Most Morgan County schools eligible for free meals
Students in Morgan County Schools, with the exception of Berkeley Springs High School students, will have the opportunity to eat free breakfast and lunch this year at school.
These schools re participating in a pilot program called the Community Eligibility Option (CEO).
Primary goal of this program is to make available to a larger percentage of the student population healthy nutritious meals which are provided through the National School Breakfast and Lunch Programs. As a pilot program, student participation is the key to its success.
If at least 40 percent of a school’s students are directly-certified for free meal benefits, the entire school qualified for this program. Morgan County Schools eligible to participate are: Greenwood Elementary, Paw Paw Schools, Pleasant View Elementary, Widmyer Elementary, Warm Springs Intermediate and Warm Springs Middle. The program allows the school system to feed nearly 2,230 students each day at no cost to the families.

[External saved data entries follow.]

### config.mk
export PLATFORM = sky130hd
export DESIGN_NAME = nxtblk_prefetcher
export DESIGN_NICKNAME = d
export VERILOG_FILES = /design/src/rtl/nbp_pkg.sv /design/src/rtl/nbp_mem_arb.sv /design/src/rtl/nbp_stream_buf.sv /design/src/rtl/nbp_fetch_ctl.sv /design/src/rtl/nxtblk_prefetcher.sv
export SDC_FILE = /design/constraint.sdc
export NUM_CORES = 1
export LEC_CHECK = 0
export BUFFER_PORTS_ARGS = -buffer_cell sky130_fd_sc_hd__buf_2
export CELL_PAD_IN_SITES_DETAIL_PLACEMENT = 1
export CELL_PAD_IN_SITES_GLOBAL_PLACEMENT = 1
export CORE_MARGIN = 4
export CORE_UTILIZATION = 43
export CTS_BUF_LIST = sky130_fd_sc_hd__clkbuf_4
export DETAILED_ROUTE_END_ITERATION = 10
export PLACE_DENSITY = 0.93
export SKIP_CTS_REPAIR_TIMING = 1
export SLEW_MARGIN = 20
export SYNTH_ARGS = -nofsm -noshare
export SYNTH_HDL_FRONTEND = slang
export SYNTH_SLANG_ARGS = --single-unit
### constraint.sdc
create_clock -name clk -period 3.4 [get_ports clk]
set_clock_uncertainty 0.2 [all_clocks]
set_input_delay 0.17 -clock clk [delete_from_list [all_inputs] [get_ports clk]]
set_output_delay 0.17 -clock clk [all_outputs]
set_load 0.02 [all_outputs]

West Virginia is one of only four states to be selected to participate in the CEO for the 2013 school year. West Virginia Department of Education (WVDE) initiated a Universal Free Meals pilot last year which served eight counties - Cabell, Clay, Fayette, Gilmer, Lincoln, Mason, McDowell and Mingo. All of those counties saw increases in the number of students eating breakfast and lunch because of this initiative. The CEO allows this initiative to continue and to be expanded to other counties.
Thirty-five of 54 eligible county school systems throughout the state have decided to participate in the CEO. Approximately 280 schools will participate reaching nearly 90,000 public school students.
The CEO was enacted as a results of the Healthy, Hunger-Free Kids Act and provides universal meal service to children in high poverty areas. This is the second year for the option and it provides an alternative to collecting, approving and verifying household eligibility applications for free and reduced price eligible students in high poverty Local Education Agencies (LEA).